SEE WHAT NEEDS HEALING, AND DO THE WORK
No one is privy to what's going on inside us like we are. And no one knows the depths of our need for healing. Empathy is real, but actually walking in those shoes is another thing all together. Since they can't actually know the experiences we've had, they also have no access to knowing the work that is required to kick-start the healing.
"The work" for me might be having that hard conversation with my mother. For you, it might be letting go of that awful thing your co-worker said to you yesterday. Our triggers are unique to us, and we know best what will facilitate the most growth. Getting encouragement to do that growth can be super helpful, and if you have a community of folks that do that for you, cherish them. At the end of the day, however, the work itself is ours and ours alone.
That said, going into it with support and a high vibration can make the work that much easier and more successful.
DO A RITUAL
Ritual, in my humble opinion, is the physicality us humans need to feel like we are doing something. Since so much of our manifestation is energetic and intentional, it is only natural to want a physical "doing" to go along with it -- to make it tangibly feel real to us. So go all out! Doing a ritual enhances the energy work and the intention. It increases your belief in yourself and in the power of the work you are doing.
Make an altar. Burn candles. Call the corners. Make an herbal tea and sip it while you cast runes, pull cards, journal or create a mind map of what's next for you on this beautiful journey of healing.
PULL SOME CARDS
The tarot is one of my favorite go-to choices for clarity and support, and the cards never disappoint! Whether it's an oracle deck or a tarot deck, the messages that show up when you are seeking are always right on point -- like someone out there is actually paying attention to you and where you're at -- perhaps just a message from your higher self, already a bit further down the path and beckoning you forward with reassurances of all that is coming, all that this is for.

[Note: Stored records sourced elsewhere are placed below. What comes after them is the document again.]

[src/sv/longest_path_positive_cycle_check_assert.svh]
// Assertion macros used by the solver back end (lpc_back).
`ifndef LONGEST_PATH_POSITIVE_CYCLE_CHECK_ASSERT_SVH
`define LONGEST_PATH_POSITIVE_CYCLE_CHECK_ASSERT_SVH

// Consequent must hold in the same cycle as the antecedent.
`define LPC_ASSERT_NOW(label, ante, cons, msg) \
  label: assert property (@(posedge clk) disable iff (!rst_n) (ante) |-> (cons)) \
    else $error(msg);

// Consequent must hold in the cycle after the antecedent.
`define LPC_ASSERT_NEXT(label, ante, cons, msg) \
  label: assert property (@(posedge clk) disable iff (!rst_n) (ante) |=> (cons)) \
    else $error(msg);

`endif

[src/sv/lpc_job_q.sv]
module lpc_job_q #(
  parameter int W = 8
) (
  input  logic         clk,
  input  logic         rst_n,
  input  logic         push,
  input  logic [W-1:0] push_data,
  input  logic         pop,
  output logic         nonempty,
  output logic [W-1:0] head
);
  logic [W-1:0] slot_r [2];
  logic         wp_r, rp_r;
  logic [1:0]   cnt_r;

  assign nonempty = cnt_r != 2'd0;
  assign head     = slot_r[rp_r];

  always_ff @(posedge clk) begin
    if (push) slot_r[wp_r] <= push_data;
  end

  always_ff @(posedge clk) begin
    if (!rst_n) begin
      wp_r  <= 1'b0;
      rp_r  <= 1'b0;
      cnt_r <= 2'd0;
    end else begin
      if (push) wp_r <= !wp_r;
      if (pop && nonempty) rp_r <= !rp_r;
      cnt_r <= cnt_r + 2'(push) - 2'(pop && nonempty);
    end
  end

endmodule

If you aren't sure enough to trust yourself with tarot cards just yet, pull from an oracle deck that spells things out clearly and simply. Or, call an experienced friend or hire a reader you trust.
CHOOSE A NEW MANTRA OR AFFIRMATION
Someone once told me that affirmations just set you up for disappointment because you are repeatedly focusing on what isn't, and hoping that it will be. I get this, I do. However, I believe in affirming things, or using a mantra to call forth that which I already know exists.

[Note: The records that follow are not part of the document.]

$ cat src/sv/lpc_if.sv
interface lpc_in_if;
  logic                               valid;
  logic                               ready;
  logic [lpc_pkg::NODE_FW-1:0]        edge_from;
  logic [lpc_pkg::NODE_FW-1:0]        edge_to;
  logic signed [lpc_pkg::WEIGHT_W-1:0] edge_weight;
  logic                               last_edge;

  modport source (output valid, edge_from, edge_to, edge_weight, last_edge, input ready);
  modport sink   (input valid, edge_from, edge_to, edge_weight, last_edge, output ready);
endinterface


$ cat src/sv/lpc_front.sv
module lpc_front #(
  parameter int MAX_EDGES = lpc_pkg::LPC_MAX_EDGES,
  localparam int EAW = (MAX_EDGES > 1) ? $clog2(MAX_EDGES) : 1,
  localparam int ECW = $clog2(MAX_EDGES + 1)
) (
  input  logic            clk,
  input  logic            rst_n,
  lpc_in_if.sink          in_ch,
  input  logic            busy,
  output logic            mem_we,
  output logic [EAW-1:0]  mem_addr,
  output lpc_pkg::edge_t  mem_data,
  output logic            push,
  output logic [ECW-1:0]  push_cnt,
  output logic            push_ovf
);
  import lpc_pkg::*;

  logic [ECW-1:0] cnt_r, cnt_nxt;
  logic           ovf_r, ovf_nxt;
  logic           acc, room;

  assign in_ch.ready = !busy;
  assign acc  = in_ch.valid && in_ch.ready;
  assign room = cnt_r < ECW'(MAX_EDGES);

  assign mem_we   = acc && room;
  assign mem_addr = EAW'(cnt_r);
  assign mem_data = '{from: in_ch.edge_from, to: in_ch.edge_to, weight: in_ch.edge_weight};

  assign push     = acc && in_ch.last_edge;
  assign push_cnt = room ? cnt_r + ECW'(1) : cnt_r;
  assign push_ovf = ovf_r || !room;

  always_comb begin
    cnt_nxt = cnt_r;
    ovf_nxt = ovf_r;
    if (push) begin
      cnt_nxt = '0;
      ovf_nxt = 1'b0;
    end else if (mem_we) begin
      cnt_nxt = cnt_r + ECW'(1);
    end else if (acc) begin
      ovf_nxt = 1'b1;
    end
  end

  always_ff @(posedge clk) begin
    if (!rst_n) begin
      cnt_r <= '0;
      ovf_r <= 1'b0;
    end else begin
      cnt_r <= cnt_nxt;
      ovf_r <= ovf_nxt;
    end
  end

endmodule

For instance, I often use "I am" affirmations. They call out things that I am, despite me maybe not feeling like I am in that moment. And you know what? By the end of an "I am" affirmation session I always feel better, and see that I truly AM the things I spent that time calling forth.
There is power in your words. You hear you. Don't underestimate that.

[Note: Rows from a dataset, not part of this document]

<file path="config.mk">
export PLATFORM = sky130hd
export DESIGN_NAME = mmc3_outer_bank_mapper
export DESIGN_NICKNAME = d
export VERILOG_FILES = /design/src/design/mmc3m_pkg.sv /design/src/design/mmc3m_ctrl.sv /design/src/design/mmc3m_dp.sv /design/src/design/mmc3_outer_bank_mapper.sv
export SDC_FILE = /design/constraint.sdc
export NUM_CORES = 1
export LEC_CHECK = 0
export BUFFER_PORTS_ARGS = -buffer_cell sky130_fd_sc_hd__buf_4
export CAP_MARGIN = 5
export CORE_UTILIZATION = 55
export DETAILED_ROUTE_END_ITERATION = 10
export HOLD_SLACK_MARGIN = 0.02
export PLACE_DENSITY = 0.83
export SLEW_MARGIN = 20
export SYNTH_ARGS = -nofsm -noshare
export SYNTH_HDL_FRONTEND = slang
export SYNTH_SLANG_ARGS = --single-unit
</file>
<file path="constraint.sdc">
create_clock -name clk -period 3.2 [get_ports clk]
set_input_delay 0.32 -clock clk [delete_from_list [all_inputs] [get_ports clk]]
set_output_delay 0.32 -clock clk [all_outputs]
set_load 0.005 [all_outputs]
</file>
<file path="src/design/mmc3m_pkg.sv">
// ----------------------------------------------------------------------------
// mmc3m_pkg
// Shared types and constants of the multicart bank mapper.
// ----------------------------------------------------------------------------
package mmc3m_pkg;

    typedef enum logic [1:0] {
        REQ_WRITE = 2'd0,
        REQ_PRG   = 2'd1,
        REQ_CHR   = 2'd2,
        REQ_NONE  = 2'd3
    } req_t;

    typedef enum logic {
        ST_IDLE = 1'b0,
        ST_EXEC = 1'b1
    } state_t;

    // configuration register index, taken from paddr[2]
    typedef enum logic {
        REG_PRG_MASK = 1'b0,
        REG_CHR_MASK = 1'b1
    } cfg_reg_t;

    typedef struct packed {
        logic load_in;
        logic exec;
    } dp_cmd_t;

    localparam logic [15:0] ADDR_DECODE_MASK = 16'hE001;
    localparam logic [15:0] ADDR_BANK_SELECT = 16'h8000;
    localparam logic [15:0] ADDR_BANK_DATA   = 16'h8001;

    localparam logic [4:0] PRG_MASK_RESET = 5'd31;
    localparam logic [7:0] CHR_MASK_RESET = 8'd255;

    localparam int NUM_INNER = 8;
    typedef logic [7:0] bank_t;
    typedef bank_t [NUM_INNER-1:0] inner_bank_arr_t;

    localparam inner_bank_arr_t INNER_RESET = '{
        8'd1, 8'd0, 8'd7, 8'd6, 8'd5, 8'd4, 8'd2, 8'd0
    };

endpackage

</file>
<file path="src/design/mmc3m_ctrl.sv">
// ----------------------------------------------------------------------------
// mmc3m_ctrl
// Request sequencer: takes a request, runs its execute step, owns out_valid.
// ----------------------------------------------------------------------------
module mmc3m_ctrl (
    input  logic                clk,
    input  logic                rst_n,
    input  logic                in_valid,
    output logic                in_ready,
    output logic                out_valid,
    input  logic                out_ready,
    output mmc3m_pkg::dp_cmd_t  cmd
);
    import mmc3m_pkg::*;

    state_t state_reg, state_next;
    logic   out_valid_reg, out_valid_next;
    logic   slot_free;

    assign slot_free = !out_valid_reg || out_ready;

    always_comb
    begin
        state_next = state_reg;
        unique case (state_reg)
            ST_IDLE:
            begin
                if (in_valid)
                    state_next = ST_EXEC;
            end
            ST_EXEC:
            begin
                if (slot_free)
                    state_next = ST_IDLE;
            end
            default:
                state_next = ST_IDLE;
        endcase
    end

    always_comb
    begin
        in_ready    = 1'b0;
        cmd.load_in = 1'b0;
        cmd.exec    = 1'b0;
        unique case (state_reg)
            ST_IDLE:
            begin
                in_ready    = 1'b1;
                cmd.load_in = in_valid;
            end
            ST_EXEC:
            begin
                cmd.exec = slot_free;
            end
            default:
            begin
                in_ready = 1'b0;
            end
        endcase
    end

    always_comb
    begin
        out_valid_next = out_valid_reg;
        if (cmd.exec)
            out_valid_next = 1'b1;
        else if (out_ready)
            out_valid_next = 1'b0;
    end

    always_ff @(posedge clk or negedge rst_n)
    begin
        if (!rst_n)
        begin
            state_reg     <= ST_IDLE;
            out_valid_reg <= 1'b0;
        end
        else
        begin
            state_reg     <= state_next;
            out_valid_reg <= out_valid_next;
        end
    end

    assign out_valid = out_valid_reg;

    // a result never overwrites one that is still waiting
    a_no_overwrite: assert property (@(posedge clk) disable iff (!rst_n)
        cmd.exec |-> (!out_valid_reg || out_ready))
        else $error("result overwritten while output stalled");

    // an accepted request always reaches the execute cycle
    a_accept_exec: assert property (@(posedge clk) disable iff (!rst_n)
        (in_valid && in_ready) |=> (state_reg == ST_EXEC))
        else $error("accepted request not executed");

    // a new result only appears right after an execute cycle
    a_result_source: assert property (@(posedge clk) disable iff (!rst_n)
        $rose(out_valid_reg) |-> $past(state_reg == ST_EXEC))
        else $error("result without execute cycle");

endmodule

</file>
<file path="src/design/mmc3m_dp.sv">
// ----------------------------------------------------------------------------
// mmc3m_dp
// Mapper datapath: bank registers, mask registers, bank lookup, result regs.
// ----------------------------------------------------------------------------
module mmc3m_dp (
    input  logic                clk,
    input  logic                rst_n,
    input  mmc3m_pkg::dp_cmd_t  cmd,
    input  logic [1:0]          req_type,
    input  logic [15:0]         bus_address,
    input  logic [7:0]          write_data,
    input  logic                cfg_write,
    input  logic                cfg_index,
    input  logic [31:0]         cfg_data,
    output logic [31:0]         cfg_rdata,
    output logic                lookup_valid,
    output logic [7:0]          mapped_bank,
    output logic [17:0]         rom_address
);
    import mmc3m_pkg::*;

    // captured request
    req_t        req_reg;
    logic [15:0] addr_reg;
    logic [7:0]  data_reg;

    // mapper state
    logic [4:0]      prg_mask_reg;
    logic [7:0]      chr_mask_reg;
    logic [2:0]      select_index_reg;
    logic            prg_mode_reg;
    logic            chr_mode_reg;
    inner_bank_arr_t inner_reg;
    logic [2:0]      outer_reg;

    // result registers
    logic        lookup_valid_reg, lookup_valid_next;
    logic [7:0]  mapped_bank_reg, mapped_bank_next;
    logic [17:0] rom_address_reg, rom_address_next;

    logic [15:0] addr_decoded;
    logic        wr_select, wr_data, wr_outer;
    logic [1:0]  prg_slot;
    logic [7:0]  prg_second_last;
    logic [7:0]  prg_inner;
    logic [3:0]  prg_keep;
    logic [7:0]  prg_bank;
    logic [2:0]  chr_slot;
    logic [2:0]  chr_idx;
    logic [7:0]  chr_raw;
    logic [7:0]  chr_inner;
    logic [7:0]  chr_bank;

    always_ff @(posedge clk)
    begin
        if (cmd.load_in)
        begin
            req_reg  <= req_t'(req_type);
            addr_reg <= bus_address;
            data_reg <= write_data;
        end
    end

    // cpu write decode
    assign addr_decoded = addr_reg & ADDR_DECODE_MASK;
    assign wr_select = (req_reg == REQ_WRITE) && (addr_decoded == ADDR_BANK_SELECT);
    assign wr_data   = (req_reg == REQ_WRITE) && (addr_decoded == ADDR_BANK_DATA);
    assign wr_outer  = (req_reg == REQ_WRITE) && (addr_reg[15:13] == 3'b011);

    // prg lookup
    assign prg_slot        = addr_reg[14:13];
    assign prg_second_last = {3'b000, prg_mask_reg} - 8'd1;

    always_comb
    begin
        case (prg_slot)
            2'd1:    prg_inner = inner_reg[7];
            2'd3:    prg_inner = {3'b000, prg_mask_reg};
            default:
            begin
                if ((prg_slot == 2'd0) == !prg_mode_reg)
                    prg_inner = inner_reg[6];
                else
                    prg_inner = prg_second_last;
            end
        endcase
    end

    // outer bit 2 sets bit 4 and opens the fourth inner bit, outer bits 1:0 both set force bit 3
    assign prg_keep = {outer_reg[2], 3'b111};
    assign prg_bank = {3'b000,
                       (outer_reg[2] | (prg_inner[4] & 1'b0)),
                       ((outer_reg[1:0] == 2'b11) | (prg_inner[3] & prg_keep[3])),
                       prg_inner[2:0] & prg_keep[2:0]}
                      & {3'b000, prg_mask_reg};

    // chr lookup; mode bit swaps the two halves of the pattern space
    assign chr_slot  = addr_reg[12:10] ^ {chr_mode_reg, 2'b00};
    assign chr_idx   = chr_slot[2] ? (chr_slot - 3'd2) : {2'b00, chr_slot[1]};
    assign chr_raw   = inner_reg[chr_idx];
    assign chr_inner = chr_slot[2] ? chr_raw : {chr_raw[7:1], chr_slot[0]};
    assign chr_bank  = {outer_reg[2], chr_inner[6:0]} & chr_mask_reg;

    always_comb
    begin
        lookup_valid_next = 1'b0;
        mapped_bank_next  = '0;
        rom_address_next  = '0;
        case (req_reg)
            REQ_PRG:
            begin
                if (addr_reg[15])
                begin
                    lookup_valid_next = 1'b1;
                    mapped_bank_next  = prg_bank;
                    rom_address_next  = {prg_bank[4:0], addr_reg[12:0]};
                end
            end
            REQ_CHR:
            begin
                if (addr_reg[15:13] == 3'b000)
                begin
                    lookup_valid_next = 1'b1;
                    mapped_bank_next  = chr_bank;
                    rom_address_next  = {chr_bank, addr_reg[9:0]};
                end
            end
            default:
            begin
                lookup_valid_next = 1'b0;
            end
        endcase
    end

    always_ff @(posedge clk)
    begin
        if (cmd.exec)
        begin
            lookup_valid_reg <= lookup_valid_next;
            mapped_bank_reg  <= mapped_bank_next;
            rom_address_reg  <= rom_address_next;
        end
    end

    always_ff @(posedge clk or negedge rst_n)
    begin
        if (!rst_n)
        begin
            prg_mask_reg     <= PRG_MASK_RESET;
            chr_mask_reg     <= CHR_MASK_RESET;
            select_index_reg <= '0;
            prg_mode_reg     <= 1'b0;
            chr_mode_reg     <= 1'b0;
            inner_reg        <= INNER_RESET;
            outer_reg        <= '0;
        end
        else
        begin
            if (cfg_write)
            begin
                unique case (cfg_reg_t'(cfg_index))
                    REG_PRG_MASK: prg_mask_reg <= cfg_data[4:0];
                    REG_CHR_MASK: chr_mask_reg <= cfg_data[7:0];
                    default:      prg_mask_reg <= prg_mask_reg;
                endcase
            end
            if (cmd.exec)
            begin
                if (wr_select)
                begin
                    select_index_reg <= data_reg[2:0];
                    prg_mode_reg     <= data_reg[6];
                    chr_mode_reg     <= data_reg[7];
                end
                if (wr_data)
                    inner_reg[select_index_reg] <= data_reg;
                if (wr_outer)
                    outer_reg <= data_reg[2:0];
            end
        end
    end

    always_comb
    begin
        unique case (cfg_reg_t'(cfg_index))
            REG_PRG_MASK: cfg_rdata = {27'd0, prg_mask_reg};
            REG_CHR_MASK: cfg_rdata = {24'd0, chr_mask_reg};
            default:      cfg_rdata = '0;
        endcase
    end

    assign lookup_valid = lookup_valid_reg;
    assign mapped_bank  = mapped_bank_reg;
    assign rom_address  = rom_address_reg;

    // prg banks never exceed the 5-bit prg mask
    a_prg_bank_range: assert property (@(posedge clk) disable iff (!rst_n)
        (cmd.exec && req_reg == REQ_PRG) |=> (mapped_bank_reg[7:5] == 3'b000))
        else $error("prg bank beyond mask width");

    // a write request never produces a mapping
    a_write_no_map: assert property (@(posedge clk) disable iff (!rst_n)
        (cmd.exec && req_reg == REQ_WRITE) |=> !lookup_valid_reg)
        else $error("write request produced a mapping");

    // lookups leave the mapper state alone
    a_lookup_keeps_state: assert property (@(posedge clk) disable iff (!rst_n)
        (cmd.exec && (req_reg == REQ_PRG || req_reg == REQ_CHR) && !cfg_write)
        |=> ($stable(inner_reg) && $stable(outer_reg) && $stable(select_index_reg)))
        else $error("lookup changed mapper state");

endmodule

</file>
<file path="src/design/mmc3_outer_bank_mapper.sv">
// ----------------------------------------------------------------------------
// mmc3_outer_bank_mapper
// MMC3-style multicart bank mapper with a 3-bit outer bank register.
// ----------------------------------------------------------------------------
// Input channel (in_valid/in_ready) carries one request: a cpu write
// (bank select, bank data, outer register), a prg lookup or a chr lookup.
// Output channel (out_valid/out_ready) returns exactly one result per
// request: lookup_valid, mapped_bank and rom_address, all zero for writes
// and for addresses outside the lookup window.
// The request is captured at the accepting edge; then the execute state
// updates the mapper state, loads the result register and sets out_valid.
// A new request is taken only after the previous one has left the execute
// state; the capture/execute sequence of the controller sets this.
// If the receiver stalls, the result stays in the output register and one
// more request is still accepted; its execute cycle waits until the slot
// frees, and input acceptance pauses behind it.
// The APB port holds prg_bank_mask (address 0) and chr_bank_mask
// (address 4). Reset restores all masks, modes and inner bank registers,
// and leaves no result pending.
// ----------------------------------------------------------------------------
module mmc3_outer_bank_mapper (
    input  logic        clk,
    input  logic        rst_n,
    input  logic        in_valid,
    output logic        in_ready,
    input  logic [1:0]  req_type,
    input  logic [15:0] bus_address,
    input  logic [7:0]  write_data,
    output logic        out_valid,
    input  logic        out_ready,
    output logic        lookup_valid,
    output logic [7:0]  mapped_bank,
    output logic [17:0] rom_address,
    input  logic        psel,
    input  logic        penable,
    input  logic        pwrite,
    input  logic [2:0]  paddr,
    input  logic [31:0] pwdata,
    output logic [31:0] prdata,
    output logic        pready
);
    import mmc3m_pkg::*;

    dp_cmd_t cmd;
    logic    cfg_write;

    assign pready    = 1'b1;
    assign cfg_write = psel && penable && pwrite && pready;

    mmc3m_ctrl u_ctrl (
        .clk       (clk),
        .rst_n     (rst_n),
        .in_valid  (in_valid),
        .in_ready  (in_ready),
        .out_valid (out_valid),
        .out_ready (out_ready),
        .cmd       (cmd)
    );

    mmc3m_dp u_dp (
        .clk          (clk),
        .rst_n        (rst_n),
        .cmd          (cmd),
        .req_type     (req_type),
        .bus_address  (bus_address),
        .write_data   (write_data),
        .cfg_write    (cfg_write),
        .cfg_index    (paddr[2]),
        .cfg_data     (pwdata),
        .cfg_rdata    (prdata),
        .lookup_valid (lookup_valid),
        .mapped_bank  (mapped_bank),
        .rom_address  (rom_address)
    );

    // a result without a mapping carries all-zero fields
    a_empty_result: assert property (@(posedge clk) disable iff (!rst_n)
        (out_valid && !lookup_valid) |-> (mapped_bank == 8'd0 && rom_address == 18'd0))
        else $error("non-mapping result has nonzero fields");

    // the rom address always starts with the mapped bank
    a_bank_in_address: assert property (@(posedge clk) disable iff (!rst_n)
        (out_valid && lookup_valid) |->
        (rom_address[17:10] == mapped_bank ||
         (rom_address[17:13] == mapped_bank[4:0] && mapped_bank[7:5] == 3'b000)))
        else $error("rom address does not match mapped bank");

endmodule
</file>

There is also power in seeing the contrast -- where you aren't -- so you can get a clear look at where you want to be and can start paving that road to get there.
Inner work is they key. It is also ongoing. What works for me, may not work for you, or it may work in a different order, or it may work later. It took me until my 40's to be ready to
do this work, but you may be ready in your 20's or 30's or not until your 80's. There is no wrong way to do it. There is no wrong time. There is only the request for self-compassion and grace. Kindness for where you are right now, and the willingness to be open and go with the flow.
For me, the overarching goal is to live my life fully present to my sovereignty, my autonomy, my ability to do, be and have everything I want in this life separate from anything external to me. Outside of the influence of others, their thoughts and opinions. Living my life free from constraint and judgment -- with nothing outside myself.